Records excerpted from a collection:
[src/rtl/eorl_pkg.sv]
`timescale 1ns / 1ps
// ----------------------------------------------------------------------------
// eorl_pkg
// Shared constants, codes and structures of the error-ordered reap list.
// ----------------------------------------------------------------------------
package eorl_pkg;

    // Sizing of the list.
    localparam int DEPTH          = 256;
    localparam int ID_BITS        = 16;
    localparam int ERR_BITS       = 16;
    localparam int CNT_BITS       = $clog2(DEPTH + 1);
    localparam int COUNT_OUT_BITS = 9;
    localparam int SCAN_LEVELS    = $clog2(DEPTH);

    // Request modes.
    typedef enum logic [1:0] {
        MODE_ADD    = 2'd0,
        MODE_REMOVE = 2'd1,
        MODE_UP     = 2'd2,
        MODE_DOWN   = 2'd3
    } mode_t;

    // Result status codes.
    typedef enum logic [1:0] {
        STAT_OK     = 2'd0,
        STAT_FULL   = 2'd1,
        STAT_DUP    = 2'd2,
        STAT_ABSENT = 2'd3
    } status_t;

    // Sequencer states.
    typedef enum logic [1:0] {
        ST_IDLE  = 2'd0,
        ST_MATCH = 2'd1,
        ST_APPLY = 2'd2
    } state_t;

    // Contents of one cell.
    typedef struct packed {
        logic                valid;
        logic [ID_BITS-1:0]  id;
        logic [ERR_BITS-1:0] err;
    } cell_state_t;

    // What a cell sees of a neighbor.
    typedef struct packed {
        logic                valid;
        logic                match;
        logic [ID_BITS-1:0]  id;
        logic [ERR_BITS-1:0] err;
    } nbr_t;

    // Command broadcast from the sequencer to every cell.
    typedef struct packed {
        logic                capture;
        logic                apply;
        logic                do_add;
        mode_t               mode;
        logic [ID_BITS-1:0]  id;
        logic [ERR_BITS-1:0] err;
    } cmd_t;

endpackage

PROBLEM TO WORK ON: Set the data above down again in full, exactly as it reads.

WRITTEN RESPONSE:
[src/rtl/eorl_pkg.sv]
`timescale 1ns / 1ps
// ----------------------------------------------------------------------------
// eorl_pkg
// Shared constants, codes and structures of the error-ordered reap list.
// ----------------------------------------------------------------------------
package eorl_pkg;

    // Sizing of the list.
    localparam int DEPTH          = 256;
    localparam int ID_BITS        = 16;
    localparam int ERR_BITS       = 16;
    localparam int CNT_BITS       = $clog2(DEPTH + 1);
    localparam int COUNT_OUT_BITS = 9;
    localparam int SCAN_LEVELS    = $clog2(DEPTH);

    // Request modes.
    typedef enum logic [1:0] {
        MODE_ADD    = 2'd0,
        MODE_REMOVE = 2'd1,
        MODE_UP     = 2'd2,
        MODE_DOWN   = 2'd3
    } mode_t;

    // Result status codes.
    typedef enum logic [1:0] {
        STAT_OK     = 2'd0,
        STAT_FULL   = 2'd1,
        STAT_DUP    = 2'd2,
        STAT_ABSENT = 2'd3
    } status_t;

    // Sequencer states.
    typedef enum logic [1:0] {
        ST_IDLE  = 2'd0,
        ST_MATCH = 2'd1,
        ST_APPLY = 2'd2
    } state_t;

    // Contents of one cell.
    typedef struct packed {
        logic                valid;
        logic [ID_BITS-1:0]  id;
        logic [ERR_BITS-1:0] err;
    } cell_state_t;

    // What a cell sees of a neighbor.
    typedef struct packed {
        logic                valid;
        logic                match;
        logic [ID_BITS-1:0]  id;
        logic [ERR_BITS-1:0] err;
    } nbr_t;

    // Command broadcast from the sequencer to every cell.
    typedef struct packed {
        logic                capture;
        logic                apply;
        logic                do_add;
        mode_t               mode;
        logic [ID_BITS-1:0]  id;
        logic [ERR_BITS-1:0] err;
    } cmd_t;

endpackage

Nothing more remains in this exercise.